Re: Registration of new charsets UTF-32, UTF-32BE, UTF32LE from Mark Davis on 2001-05-11 (ietf-charsets@w3.org from April to June 2001)

From: Mark Davis <markdavis34@home.com>
Date: Fri, 11 May 2001 07:31:33 -0700
To: Harald Tveit Alvestrand <harald@alvestrand.no>, Mark Davis <mark.davis@us.ibm.com>
Cc: ned.freed@mrochek.com, ietf-charsets@iana.org
Message-id: <007c01c0da27$13dd16d0$0c680b41@c1340594a>

Thanks for your feedback. I will resubmit them.

Comments:

A. If each charset needs to be in a separate message, then you really ought
to fix http://www.normos.org/ietf/bcp/bcp19.txt. It says:

"5.  Charset Registration Template

     To: ietf-charsets@iana.org
     Subject: Registration of new charset [names]"

with the word "names" in plural. This is misleading.

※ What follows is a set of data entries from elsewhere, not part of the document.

`config.mk`:
```
export PLATFORM = sky130hd
export DESIGN_NAME = lossy_dpcm_audio_codec
export DESIGN_NICKNAME = d
export VERILOG_FILES = /design/src/hw/rtl/ldac_pkg.sv /design/src/hw/rtl/lossy_dpcm_audio_codec.sv
export SDC_FILE = /design/constraint.sdc
export NUM_CORES = 2
export LEC_CHECK = 0
export BUFFER_PORTS_ARGS = -buffer_cell sky130_fd_sc_hd__buf_2
export CORE_MARGIN = 2
export CORE_UTILIZATION = 40
export CTS_CLUSTER_DIAMETER = 60
export DETAILED_ROUTE_END_ITERATION = 6
export MAX_ROUTING_LAYER = met4
export PLACE_DENSITY_LB_ADDON = 0.1
export SYNTH_ARGS = -nofsm -noshare
export SYNTH_HDL_FRONTEND = slang
export SYNTH_SLANG_ARGS = --single-unit
```
`constraint.sdc`:
```
create_clock -name clk -period 6.6 [get_ports clk]
set_clock_uncertainty 0.2 [all_clocks]
set_input_delay 1.32 -clock clk [delete_from_list [all_inputs] [get_ports clk]]
set_output_delay 1.32 -clock clk [all_outputs]
set_load 0.005 [all_outputs]
```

B. UTF-32 in Unicode, as with UTF-16, could be BOM-less, with the
orientation being determined by a higher-level protocol. The IETF
registration (with good reason!) can impose a further restriction, as it
does with UTF-16, that BOM-less UTF-16 must be BE. I will put such a clause
in the registration.

Mark



----- Original Message -----
From: "Harald Tveit Alvestrand" <harald@alvestrand.no>
To: "Mark Davis" <mark.davis@us.ibm.com>
Cc: <ned.freed@mrochek.com>; <ietf-charsets@iana.org>
Sent: Thursday, May 10, 2001 23:52
Subject: Re: Registration of new charsets UTF-32, UTF-32BE, UTF32LE


> At 14:33 09.05.2001 -0700, Mark Davis wrote:
>
> >Sorry, I missed that. Do you want me to resubmit, or could you just make
> >that change?
>
> Resubmit.
>
> note: each charset should have its own registration form.
>
> BTW, TR19 is technically broken in its definition of UTF-32: it specifies
> that an UTF-8 character stream MAY OR MAY NOT begin with a Byte Order
Mark,
> and that octets can be in any order.
>
> >D36c
> >        (a) UTF-32 is the Unicode Transformation Format that serializes a
> > Unicode code point as a sequence of four bytes, in either big-endian or
> > little-endian format. An initial sequence corresponding to U+FEFF is
> > interpreted as a byte order mark: it is used to distinguish between the
> > two byte orders. The byte order mark is not considered part of the
> > content of    the text. A serialization of Unicode code points into
> > UTF-32 may or may not begin with a byte order mark.
>
> This allows (when taking exquisite care - you only have 4.1 bits that are
> valid in both upper and lower halves of the 32-bit word) the construction
> of octet sequences that are ambiguous.
>
> If either the specification or the registration had said "A serialization
> of Unicode code points into UTF-32 that does not begin with a byte order
> mark MUST be in Big Endian", I would not have protested. But this is,
IMHO,
> just too broken to be registered as a charset.
>
> As written, I OPPOSE the registration of UTF-32.
> (Apologies for having missed it at Unicode standardization time - we saw
it
> coming, and did not catch it in time)
>
>                 Harald
>

Received on Friday, 11 May 2001 12:37:10 UTC